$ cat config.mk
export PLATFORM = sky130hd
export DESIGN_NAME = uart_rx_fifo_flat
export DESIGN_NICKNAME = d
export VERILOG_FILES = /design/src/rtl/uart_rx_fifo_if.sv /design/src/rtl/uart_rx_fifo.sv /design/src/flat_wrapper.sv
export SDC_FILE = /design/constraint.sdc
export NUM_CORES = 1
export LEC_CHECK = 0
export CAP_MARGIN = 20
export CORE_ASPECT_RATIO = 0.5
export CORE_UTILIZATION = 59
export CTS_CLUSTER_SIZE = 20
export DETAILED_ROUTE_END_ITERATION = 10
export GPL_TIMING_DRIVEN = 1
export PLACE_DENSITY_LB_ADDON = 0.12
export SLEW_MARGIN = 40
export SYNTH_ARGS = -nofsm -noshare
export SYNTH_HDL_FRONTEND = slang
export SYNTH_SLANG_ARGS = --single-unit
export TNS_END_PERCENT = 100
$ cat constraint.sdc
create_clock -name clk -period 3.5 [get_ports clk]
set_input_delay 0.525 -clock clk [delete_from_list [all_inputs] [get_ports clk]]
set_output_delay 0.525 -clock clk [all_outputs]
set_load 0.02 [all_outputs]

=-=-=

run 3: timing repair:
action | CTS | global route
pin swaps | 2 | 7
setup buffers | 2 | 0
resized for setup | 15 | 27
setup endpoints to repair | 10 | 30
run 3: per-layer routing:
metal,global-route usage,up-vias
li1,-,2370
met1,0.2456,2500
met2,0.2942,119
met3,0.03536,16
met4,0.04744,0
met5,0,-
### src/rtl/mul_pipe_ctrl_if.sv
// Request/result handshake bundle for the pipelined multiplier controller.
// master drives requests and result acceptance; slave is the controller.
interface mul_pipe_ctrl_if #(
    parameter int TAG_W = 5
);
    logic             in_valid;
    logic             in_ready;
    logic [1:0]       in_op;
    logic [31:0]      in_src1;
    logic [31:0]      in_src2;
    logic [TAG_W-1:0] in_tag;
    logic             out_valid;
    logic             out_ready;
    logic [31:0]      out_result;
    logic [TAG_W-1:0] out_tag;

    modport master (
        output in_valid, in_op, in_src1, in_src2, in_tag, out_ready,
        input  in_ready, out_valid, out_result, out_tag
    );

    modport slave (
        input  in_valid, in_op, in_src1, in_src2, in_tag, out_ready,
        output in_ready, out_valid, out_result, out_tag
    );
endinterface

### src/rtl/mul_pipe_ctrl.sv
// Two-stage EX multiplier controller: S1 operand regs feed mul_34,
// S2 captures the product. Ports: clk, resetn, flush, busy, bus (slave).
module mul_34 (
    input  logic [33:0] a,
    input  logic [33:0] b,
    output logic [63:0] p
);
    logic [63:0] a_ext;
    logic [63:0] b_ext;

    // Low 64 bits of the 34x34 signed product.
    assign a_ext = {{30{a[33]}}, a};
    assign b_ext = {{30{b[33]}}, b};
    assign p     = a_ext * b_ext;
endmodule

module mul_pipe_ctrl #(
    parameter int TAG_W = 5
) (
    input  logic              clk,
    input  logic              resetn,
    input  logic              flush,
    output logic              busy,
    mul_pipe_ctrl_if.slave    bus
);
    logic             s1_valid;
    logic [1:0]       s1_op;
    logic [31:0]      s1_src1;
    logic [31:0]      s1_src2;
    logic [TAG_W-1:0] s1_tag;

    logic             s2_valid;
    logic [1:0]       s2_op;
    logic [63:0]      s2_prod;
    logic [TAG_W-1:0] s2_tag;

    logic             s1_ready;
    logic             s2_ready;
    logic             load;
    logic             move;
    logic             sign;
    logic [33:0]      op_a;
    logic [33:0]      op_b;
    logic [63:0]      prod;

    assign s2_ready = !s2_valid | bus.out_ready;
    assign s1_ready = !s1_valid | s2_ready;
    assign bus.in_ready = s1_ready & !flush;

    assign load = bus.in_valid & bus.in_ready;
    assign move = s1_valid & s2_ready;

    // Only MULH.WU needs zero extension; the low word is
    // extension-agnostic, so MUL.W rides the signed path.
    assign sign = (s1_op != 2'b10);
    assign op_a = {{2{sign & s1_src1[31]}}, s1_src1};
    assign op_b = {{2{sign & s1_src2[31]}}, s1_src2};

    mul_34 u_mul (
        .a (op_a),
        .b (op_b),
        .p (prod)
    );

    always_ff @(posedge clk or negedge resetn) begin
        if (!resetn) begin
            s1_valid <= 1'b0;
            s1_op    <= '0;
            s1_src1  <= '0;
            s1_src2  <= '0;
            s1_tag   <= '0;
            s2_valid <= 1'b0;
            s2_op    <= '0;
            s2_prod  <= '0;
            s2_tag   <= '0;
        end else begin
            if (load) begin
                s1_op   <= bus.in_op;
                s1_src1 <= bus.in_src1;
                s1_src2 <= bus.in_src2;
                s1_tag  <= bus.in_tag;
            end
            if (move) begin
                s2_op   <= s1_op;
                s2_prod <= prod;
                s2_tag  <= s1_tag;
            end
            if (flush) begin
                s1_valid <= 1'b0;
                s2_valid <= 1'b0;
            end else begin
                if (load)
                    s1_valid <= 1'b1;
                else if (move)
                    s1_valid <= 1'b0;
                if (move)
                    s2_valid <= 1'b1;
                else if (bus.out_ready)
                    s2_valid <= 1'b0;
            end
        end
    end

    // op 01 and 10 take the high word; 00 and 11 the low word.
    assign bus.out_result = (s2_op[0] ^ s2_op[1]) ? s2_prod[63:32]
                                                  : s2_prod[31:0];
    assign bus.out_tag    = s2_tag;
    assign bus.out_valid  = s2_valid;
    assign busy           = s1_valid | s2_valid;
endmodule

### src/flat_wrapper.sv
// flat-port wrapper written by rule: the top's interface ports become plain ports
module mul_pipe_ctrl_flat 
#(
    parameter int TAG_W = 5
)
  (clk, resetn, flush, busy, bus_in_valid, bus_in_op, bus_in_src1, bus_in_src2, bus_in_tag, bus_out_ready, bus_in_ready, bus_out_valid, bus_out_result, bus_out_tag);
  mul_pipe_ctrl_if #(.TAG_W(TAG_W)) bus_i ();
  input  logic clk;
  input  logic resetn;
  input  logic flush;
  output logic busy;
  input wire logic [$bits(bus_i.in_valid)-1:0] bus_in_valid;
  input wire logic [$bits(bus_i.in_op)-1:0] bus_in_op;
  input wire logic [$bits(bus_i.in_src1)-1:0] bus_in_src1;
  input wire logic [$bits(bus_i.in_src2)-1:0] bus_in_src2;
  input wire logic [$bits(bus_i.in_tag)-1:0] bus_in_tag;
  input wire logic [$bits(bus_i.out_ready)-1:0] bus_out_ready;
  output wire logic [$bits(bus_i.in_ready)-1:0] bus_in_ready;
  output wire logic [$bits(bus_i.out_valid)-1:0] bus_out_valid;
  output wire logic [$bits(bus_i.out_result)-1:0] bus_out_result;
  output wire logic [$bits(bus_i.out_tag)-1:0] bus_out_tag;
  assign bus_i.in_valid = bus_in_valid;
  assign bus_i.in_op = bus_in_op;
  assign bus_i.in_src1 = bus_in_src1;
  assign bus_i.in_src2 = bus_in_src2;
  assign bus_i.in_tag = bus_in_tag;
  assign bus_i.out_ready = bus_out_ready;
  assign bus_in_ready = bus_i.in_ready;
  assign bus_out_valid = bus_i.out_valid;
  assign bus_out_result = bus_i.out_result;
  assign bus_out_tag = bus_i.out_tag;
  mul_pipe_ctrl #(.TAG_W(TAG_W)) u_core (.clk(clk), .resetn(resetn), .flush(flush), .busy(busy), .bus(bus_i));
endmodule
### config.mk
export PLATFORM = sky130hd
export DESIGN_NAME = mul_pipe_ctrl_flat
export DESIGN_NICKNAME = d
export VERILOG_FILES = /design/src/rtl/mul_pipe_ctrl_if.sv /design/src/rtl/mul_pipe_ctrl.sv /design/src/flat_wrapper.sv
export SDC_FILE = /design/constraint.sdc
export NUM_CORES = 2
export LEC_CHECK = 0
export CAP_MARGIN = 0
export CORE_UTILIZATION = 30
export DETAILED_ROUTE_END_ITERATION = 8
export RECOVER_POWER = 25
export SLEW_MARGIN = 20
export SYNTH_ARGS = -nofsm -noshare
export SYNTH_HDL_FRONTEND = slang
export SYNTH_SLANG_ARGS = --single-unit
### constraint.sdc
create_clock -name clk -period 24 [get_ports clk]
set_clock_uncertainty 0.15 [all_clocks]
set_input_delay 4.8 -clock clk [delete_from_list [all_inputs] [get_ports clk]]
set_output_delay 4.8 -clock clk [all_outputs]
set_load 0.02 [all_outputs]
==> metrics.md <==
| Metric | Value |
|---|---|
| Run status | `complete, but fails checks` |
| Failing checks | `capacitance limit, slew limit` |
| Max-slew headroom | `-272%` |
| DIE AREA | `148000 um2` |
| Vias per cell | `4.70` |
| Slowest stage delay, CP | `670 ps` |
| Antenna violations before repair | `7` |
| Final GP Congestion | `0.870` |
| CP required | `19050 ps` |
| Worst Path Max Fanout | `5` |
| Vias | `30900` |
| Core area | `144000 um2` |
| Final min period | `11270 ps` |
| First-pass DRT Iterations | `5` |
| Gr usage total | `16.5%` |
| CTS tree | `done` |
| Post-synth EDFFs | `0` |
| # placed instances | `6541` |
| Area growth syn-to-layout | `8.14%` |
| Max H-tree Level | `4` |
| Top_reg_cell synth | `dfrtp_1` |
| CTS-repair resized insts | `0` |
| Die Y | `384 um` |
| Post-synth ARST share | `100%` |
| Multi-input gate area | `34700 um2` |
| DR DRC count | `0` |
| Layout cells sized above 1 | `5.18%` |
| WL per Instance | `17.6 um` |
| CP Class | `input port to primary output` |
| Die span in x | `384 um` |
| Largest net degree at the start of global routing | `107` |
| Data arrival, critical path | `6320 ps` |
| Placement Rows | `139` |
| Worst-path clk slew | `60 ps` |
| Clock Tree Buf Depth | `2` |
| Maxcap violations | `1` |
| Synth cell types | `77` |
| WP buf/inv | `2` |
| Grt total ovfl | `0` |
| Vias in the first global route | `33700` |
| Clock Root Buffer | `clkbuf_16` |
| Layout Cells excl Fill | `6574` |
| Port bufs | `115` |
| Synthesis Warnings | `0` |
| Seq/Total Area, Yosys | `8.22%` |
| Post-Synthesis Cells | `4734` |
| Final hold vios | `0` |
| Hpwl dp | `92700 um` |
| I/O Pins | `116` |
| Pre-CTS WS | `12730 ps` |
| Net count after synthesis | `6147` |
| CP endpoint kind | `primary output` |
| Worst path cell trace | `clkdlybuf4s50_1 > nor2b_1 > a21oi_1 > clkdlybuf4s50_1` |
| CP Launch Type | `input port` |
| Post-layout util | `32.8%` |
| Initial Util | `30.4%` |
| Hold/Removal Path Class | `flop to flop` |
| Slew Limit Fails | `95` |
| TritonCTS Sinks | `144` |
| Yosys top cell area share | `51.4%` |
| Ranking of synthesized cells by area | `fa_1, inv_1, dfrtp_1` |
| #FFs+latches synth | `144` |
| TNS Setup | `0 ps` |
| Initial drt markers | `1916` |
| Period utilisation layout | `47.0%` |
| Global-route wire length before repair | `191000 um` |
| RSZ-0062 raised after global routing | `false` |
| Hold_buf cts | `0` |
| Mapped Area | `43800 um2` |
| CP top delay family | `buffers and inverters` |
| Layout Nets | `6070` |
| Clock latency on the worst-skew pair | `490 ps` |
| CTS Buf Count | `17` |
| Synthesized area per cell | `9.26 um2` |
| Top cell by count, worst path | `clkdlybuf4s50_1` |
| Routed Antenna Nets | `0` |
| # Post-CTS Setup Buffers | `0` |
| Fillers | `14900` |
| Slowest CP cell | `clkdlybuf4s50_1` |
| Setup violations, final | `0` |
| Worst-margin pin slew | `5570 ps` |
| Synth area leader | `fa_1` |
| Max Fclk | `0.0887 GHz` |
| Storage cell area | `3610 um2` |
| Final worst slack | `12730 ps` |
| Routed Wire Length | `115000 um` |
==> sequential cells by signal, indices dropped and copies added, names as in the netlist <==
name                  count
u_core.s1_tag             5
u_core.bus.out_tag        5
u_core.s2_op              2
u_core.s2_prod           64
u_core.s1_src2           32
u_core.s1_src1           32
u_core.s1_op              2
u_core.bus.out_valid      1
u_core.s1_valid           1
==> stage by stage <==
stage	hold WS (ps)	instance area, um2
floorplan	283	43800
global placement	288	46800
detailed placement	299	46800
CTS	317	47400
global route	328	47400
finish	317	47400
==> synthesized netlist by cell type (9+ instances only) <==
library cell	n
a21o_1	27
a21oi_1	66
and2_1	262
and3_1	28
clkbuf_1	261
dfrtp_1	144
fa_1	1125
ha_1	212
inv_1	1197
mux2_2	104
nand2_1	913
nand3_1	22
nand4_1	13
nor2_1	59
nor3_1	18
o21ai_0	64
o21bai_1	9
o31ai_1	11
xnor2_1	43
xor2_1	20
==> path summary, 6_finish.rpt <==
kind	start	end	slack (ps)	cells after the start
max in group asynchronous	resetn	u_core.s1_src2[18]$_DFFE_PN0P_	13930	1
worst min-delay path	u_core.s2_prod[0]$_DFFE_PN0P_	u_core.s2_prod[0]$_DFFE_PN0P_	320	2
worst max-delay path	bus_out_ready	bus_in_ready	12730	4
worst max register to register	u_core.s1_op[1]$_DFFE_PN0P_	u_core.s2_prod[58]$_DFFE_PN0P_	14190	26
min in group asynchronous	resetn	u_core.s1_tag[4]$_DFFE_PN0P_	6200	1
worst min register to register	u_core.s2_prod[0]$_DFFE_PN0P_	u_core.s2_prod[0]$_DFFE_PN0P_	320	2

=-=-=

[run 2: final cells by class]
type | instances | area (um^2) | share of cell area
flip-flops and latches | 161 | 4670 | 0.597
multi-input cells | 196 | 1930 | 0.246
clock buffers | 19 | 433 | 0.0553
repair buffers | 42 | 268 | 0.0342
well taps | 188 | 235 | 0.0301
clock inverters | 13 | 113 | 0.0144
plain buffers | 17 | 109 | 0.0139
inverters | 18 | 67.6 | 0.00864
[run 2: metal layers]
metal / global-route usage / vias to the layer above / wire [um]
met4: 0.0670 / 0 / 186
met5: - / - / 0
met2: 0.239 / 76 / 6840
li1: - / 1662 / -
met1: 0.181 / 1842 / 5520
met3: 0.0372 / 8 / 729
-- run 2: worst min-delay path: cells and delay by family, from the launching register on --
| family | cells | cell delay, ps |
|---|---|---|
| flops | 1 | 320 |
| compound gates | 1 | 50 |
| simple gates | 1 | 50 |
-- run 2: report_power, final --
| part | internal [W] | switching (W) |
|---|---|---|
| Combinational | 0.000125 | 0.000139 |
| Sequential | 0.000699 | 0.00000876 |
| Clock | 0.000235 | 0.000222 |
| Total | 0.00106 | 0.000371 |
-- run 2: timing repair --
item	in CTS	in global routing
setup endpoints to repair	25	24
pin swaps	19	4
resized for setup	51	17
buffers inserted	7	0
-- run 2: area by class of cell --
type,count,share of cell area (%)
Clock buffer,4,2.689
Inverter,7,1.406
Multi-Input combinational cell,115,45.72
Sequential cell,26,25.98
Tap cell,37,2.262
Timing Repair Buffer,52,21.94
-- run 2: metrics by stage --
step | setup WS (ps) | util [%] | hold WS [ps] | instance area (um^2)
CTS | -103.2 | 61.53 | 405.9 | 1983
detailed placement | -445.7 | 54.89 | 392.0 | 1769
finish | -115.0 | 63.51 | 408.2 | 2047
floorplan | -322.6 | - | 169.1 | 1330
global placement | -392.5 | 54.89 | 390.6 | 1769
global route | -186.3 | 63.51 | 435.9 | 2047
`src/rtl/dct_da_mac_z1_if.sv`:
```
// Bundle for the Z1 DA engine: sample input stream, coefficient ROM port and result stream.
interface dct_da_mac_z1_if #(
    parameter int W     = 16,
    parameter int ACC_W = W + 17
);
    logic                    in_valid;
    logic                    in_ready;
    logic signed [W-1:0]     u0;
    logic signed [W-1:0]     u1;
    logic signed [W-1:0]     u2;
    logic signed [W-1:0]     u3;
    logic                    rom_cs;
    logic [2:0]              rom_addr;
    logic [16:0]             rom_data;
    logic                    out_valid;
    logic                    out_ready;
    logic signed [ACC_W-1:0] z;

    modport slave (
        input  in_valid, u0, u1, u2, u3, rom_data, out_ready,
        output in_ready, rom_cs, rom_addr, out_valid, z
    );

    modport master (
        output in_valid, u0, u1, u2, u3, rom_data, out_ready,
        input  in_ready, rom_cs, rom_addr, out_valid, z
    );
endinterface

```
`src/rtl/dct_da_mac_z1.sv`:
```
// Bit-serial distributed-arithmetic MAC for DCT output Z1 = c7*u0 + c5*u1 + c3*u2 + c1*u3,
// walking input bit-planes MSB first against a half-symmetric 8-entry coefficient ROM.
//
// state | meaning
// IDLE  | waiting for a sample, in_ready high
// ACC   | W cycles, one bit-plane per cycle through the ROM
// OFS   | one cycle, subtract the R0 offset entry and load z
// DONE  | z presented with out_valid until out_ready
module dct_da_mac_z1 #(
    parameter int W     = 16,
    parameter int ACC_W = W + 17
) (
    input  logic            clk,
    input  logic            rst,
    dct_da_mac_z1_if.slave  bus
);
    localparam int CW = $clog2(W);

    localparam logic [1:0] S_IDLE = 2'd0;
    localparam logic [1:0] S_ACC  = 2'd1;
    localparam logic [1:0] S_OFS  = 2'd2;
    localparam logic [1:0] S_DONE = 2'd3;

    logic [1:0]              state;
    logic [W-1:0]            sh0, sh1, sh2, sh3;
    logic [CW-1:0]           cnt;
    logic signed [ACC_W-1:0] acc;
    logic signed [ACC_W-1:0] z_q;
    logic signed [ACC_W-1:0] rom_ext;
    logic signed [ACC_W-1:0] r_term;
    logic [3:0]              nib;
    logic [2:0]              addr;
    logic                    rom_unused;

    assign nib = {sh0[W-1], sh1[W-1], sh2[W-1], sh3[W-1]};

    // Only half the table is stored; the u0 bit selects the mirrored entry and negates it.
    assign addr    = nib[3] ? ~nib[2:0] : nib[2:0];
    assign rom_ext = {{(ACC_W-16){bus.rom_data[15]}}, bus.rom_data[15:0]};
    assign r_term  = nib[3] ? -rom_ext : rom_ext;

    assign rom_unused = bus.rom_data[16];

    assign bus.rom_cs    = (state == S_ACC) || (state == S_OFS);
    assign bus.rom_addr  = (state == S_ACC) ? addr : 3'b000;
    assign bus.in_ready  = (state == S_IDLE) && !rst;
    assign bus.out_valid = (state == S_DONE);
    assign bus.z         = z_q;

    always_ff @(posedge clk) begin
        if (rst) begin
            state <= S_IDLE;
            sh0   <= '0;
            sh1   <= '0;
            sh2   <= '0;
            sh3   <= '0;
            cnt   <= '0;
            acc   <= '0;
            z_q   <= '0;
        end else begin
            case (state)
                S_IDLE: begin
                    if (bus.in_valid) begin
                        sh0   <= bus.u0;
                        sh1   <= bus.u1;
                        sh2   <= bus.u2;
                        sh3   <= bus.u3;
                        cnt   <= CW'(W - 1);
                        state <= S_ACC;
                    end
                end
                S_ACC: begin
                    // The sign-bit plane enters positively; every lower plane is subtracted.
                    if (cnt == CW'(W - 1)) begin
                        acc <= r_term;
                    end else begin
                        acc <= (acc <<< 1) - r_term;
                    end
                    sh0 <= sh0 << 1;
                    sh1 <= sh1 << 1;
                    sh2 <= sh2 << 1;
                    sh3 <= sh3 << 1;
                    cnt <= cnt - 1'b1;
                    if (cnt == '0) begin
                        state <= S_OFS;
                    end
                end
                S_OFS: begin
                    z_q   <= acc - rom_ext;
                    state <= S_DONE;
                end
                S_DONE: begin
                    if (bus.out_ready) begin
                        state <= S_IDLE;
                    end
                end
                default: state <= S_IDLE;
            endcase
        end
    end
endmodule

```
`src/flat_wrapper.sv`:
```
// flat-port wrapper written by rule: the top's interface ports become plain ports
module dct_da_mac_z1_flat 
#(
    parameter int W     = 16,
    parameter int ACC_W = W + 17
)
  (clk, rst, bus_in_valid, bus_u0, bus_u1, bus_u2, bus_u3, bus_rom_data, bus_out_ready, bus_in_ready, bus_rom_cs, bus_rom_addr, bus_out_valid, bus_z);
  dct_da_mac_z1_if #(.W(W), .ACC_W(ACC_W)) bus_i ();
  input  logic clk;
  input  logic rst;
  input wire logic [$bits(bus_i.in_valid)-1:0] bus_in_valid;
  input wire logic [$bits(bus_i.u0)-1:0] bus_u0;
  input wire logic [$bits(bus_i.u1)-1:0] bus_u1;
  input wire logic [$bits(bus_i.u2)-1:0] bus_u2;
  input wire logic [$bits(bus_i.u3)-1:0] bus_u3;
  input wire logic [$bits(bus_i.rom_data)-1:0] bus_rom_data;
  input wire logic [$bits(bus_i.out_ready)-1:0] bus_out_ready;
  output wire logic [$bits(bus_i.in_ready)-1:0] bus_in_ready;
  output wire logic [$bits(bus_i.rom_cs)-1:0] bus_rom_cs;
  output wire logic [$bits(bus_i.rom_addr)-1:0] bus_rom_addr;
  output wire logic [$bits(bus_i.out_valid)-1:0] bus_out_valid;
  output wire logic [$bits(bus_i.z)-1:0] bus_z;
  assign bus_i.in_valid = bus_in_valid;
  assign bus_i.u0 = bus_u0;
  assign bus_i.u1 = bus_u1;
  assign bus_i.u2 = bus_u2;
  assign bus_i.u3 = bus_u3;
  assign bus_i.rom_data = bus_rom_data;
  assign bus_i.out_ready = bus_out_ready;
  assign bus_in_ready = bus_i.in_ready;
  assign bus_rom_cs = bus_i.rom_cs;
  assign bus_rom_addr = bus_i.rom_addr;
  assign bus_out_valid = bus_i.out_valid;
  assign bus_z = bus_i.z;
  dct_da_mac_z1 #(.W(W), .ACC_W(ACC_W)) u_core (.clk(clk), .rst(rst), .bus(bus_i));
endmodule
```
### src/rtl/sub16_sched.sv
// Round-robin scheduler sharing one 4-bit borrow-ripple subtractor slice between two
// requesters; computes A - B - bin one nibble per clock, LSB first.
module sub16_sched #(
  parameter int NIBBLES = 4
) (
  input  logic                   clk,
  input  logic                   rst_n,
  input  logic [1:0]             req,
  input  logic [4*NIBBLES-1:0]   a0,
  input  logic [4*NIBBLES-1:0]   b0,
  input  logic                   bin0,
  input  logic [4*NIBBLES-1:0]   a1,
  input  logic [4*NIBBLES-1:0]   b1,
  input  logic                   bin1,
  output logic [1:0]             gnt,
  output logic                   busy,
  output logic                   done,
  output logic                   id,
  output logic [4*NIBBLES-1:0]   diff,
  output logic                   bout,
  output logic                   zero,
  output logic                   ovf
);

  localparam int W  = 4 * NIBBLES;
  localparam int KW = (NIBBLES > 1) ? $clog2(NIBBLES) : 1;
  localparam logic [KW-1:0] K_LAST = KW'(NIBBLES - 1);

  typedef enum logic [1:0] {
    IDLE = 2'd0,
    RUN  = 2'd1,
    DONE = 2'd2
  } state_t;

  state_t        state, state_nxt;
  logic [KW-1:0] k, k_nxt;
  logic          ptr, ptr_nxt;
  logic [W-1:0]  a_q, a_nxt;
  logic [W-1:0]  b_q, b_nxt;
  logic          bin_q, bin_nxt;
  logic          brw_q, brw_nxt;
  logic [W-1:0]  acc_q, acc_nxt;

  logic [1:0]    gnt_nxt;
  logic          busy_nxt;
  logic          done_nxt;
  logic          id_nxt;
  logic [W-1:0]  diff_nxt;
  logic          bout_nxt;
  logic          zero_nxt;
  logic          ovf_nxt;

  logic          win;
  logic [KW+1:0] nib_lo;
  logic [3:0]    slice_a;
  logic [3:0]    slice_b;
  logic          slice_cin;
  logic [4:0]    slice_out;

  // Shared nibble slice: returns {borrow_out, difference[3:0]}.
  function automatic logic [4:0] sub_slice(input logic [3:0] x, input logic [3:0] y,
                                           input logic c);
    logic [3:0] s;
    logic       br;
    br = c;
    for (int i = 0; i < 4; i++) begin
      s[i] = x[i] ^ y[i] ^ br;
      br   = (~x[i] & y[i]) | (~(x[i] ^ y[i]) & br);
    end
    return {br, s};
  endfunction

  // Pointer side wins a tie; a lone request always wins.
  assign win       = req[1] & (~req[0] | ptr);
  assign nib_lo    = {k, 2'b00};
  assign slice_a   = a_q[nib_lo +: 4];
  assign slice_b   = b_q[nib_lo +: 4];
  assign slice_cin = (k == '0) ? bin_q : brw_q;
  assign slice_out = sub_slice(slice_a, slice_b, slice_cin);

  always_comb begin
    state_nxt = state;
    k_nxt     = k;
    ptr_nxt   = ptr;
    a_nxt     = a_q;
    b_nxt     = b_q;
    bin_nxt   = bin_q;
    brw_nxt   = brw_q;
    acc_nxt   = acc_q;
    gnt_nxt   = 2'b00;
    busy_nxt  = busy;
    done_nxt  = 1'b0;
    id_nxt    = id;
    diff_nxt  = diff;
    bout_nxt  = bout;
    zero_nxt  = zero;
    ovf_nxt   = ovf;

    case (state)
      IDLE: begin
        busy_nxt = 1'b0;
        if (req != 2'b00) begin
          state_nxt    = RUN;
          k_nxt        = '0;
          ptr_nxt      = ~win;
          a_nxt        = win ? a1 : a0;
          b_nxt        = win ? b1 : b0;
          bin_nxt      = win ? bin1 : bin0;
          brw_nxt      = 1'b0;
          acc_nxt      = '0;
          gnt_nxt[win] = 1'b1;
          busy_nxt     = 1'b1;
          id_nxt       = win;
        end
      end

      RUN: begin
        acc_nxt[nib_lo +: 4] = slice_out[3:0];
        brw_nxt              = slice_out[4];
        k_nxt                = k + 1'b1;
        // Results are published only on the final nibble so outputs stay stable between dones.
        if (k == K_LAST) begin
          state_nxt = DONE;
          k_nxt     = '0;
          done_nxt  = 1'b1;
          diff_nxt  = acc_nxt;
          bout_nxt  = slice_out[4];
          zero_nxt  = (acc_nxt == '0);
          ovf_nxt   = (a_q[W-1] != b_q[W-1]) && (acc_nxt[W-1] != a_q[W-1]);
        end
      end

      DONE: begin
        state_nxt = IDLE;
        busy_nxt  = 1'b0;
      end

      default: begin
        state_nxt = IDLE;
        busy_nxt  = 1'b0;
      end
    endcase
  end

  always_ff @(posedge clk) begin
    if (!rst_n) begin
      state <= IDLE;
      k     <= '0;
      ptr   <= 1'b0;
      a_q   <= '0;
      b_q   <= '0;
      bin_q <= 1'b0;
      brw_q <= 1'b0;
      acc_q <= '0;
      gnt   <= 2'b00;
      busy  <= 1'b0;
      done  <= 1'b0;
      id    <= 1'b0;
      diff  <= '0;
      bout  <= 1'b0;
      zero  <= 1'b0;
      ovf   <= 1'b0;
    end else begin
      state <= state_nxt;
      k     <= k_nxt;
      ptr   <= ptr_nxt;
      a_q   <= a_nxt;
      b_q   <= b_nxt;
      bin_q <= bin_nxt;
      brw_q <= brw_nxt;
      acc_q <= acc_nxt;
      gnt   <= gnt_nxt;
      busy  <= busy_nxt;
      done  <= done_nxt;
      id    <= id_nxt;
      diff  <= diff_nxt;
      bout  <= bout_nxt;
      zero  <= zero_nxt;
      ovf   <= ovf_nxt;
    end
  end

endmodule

=-=-=

What you are asked to do:
Only one part of the material above is to be transcribed, namely the lines starting with the line that has "run 3: per-layer" and going on through the line that has "met4,0.04744,0", exactly as they stand.

Written response:
run 3: per-layer routing:
metal,global-route usage,up-vias
li1,-,2370
met1,0.2456,2500
met2,0.2942,119
met3,0.03536,16
met4,0.04744,0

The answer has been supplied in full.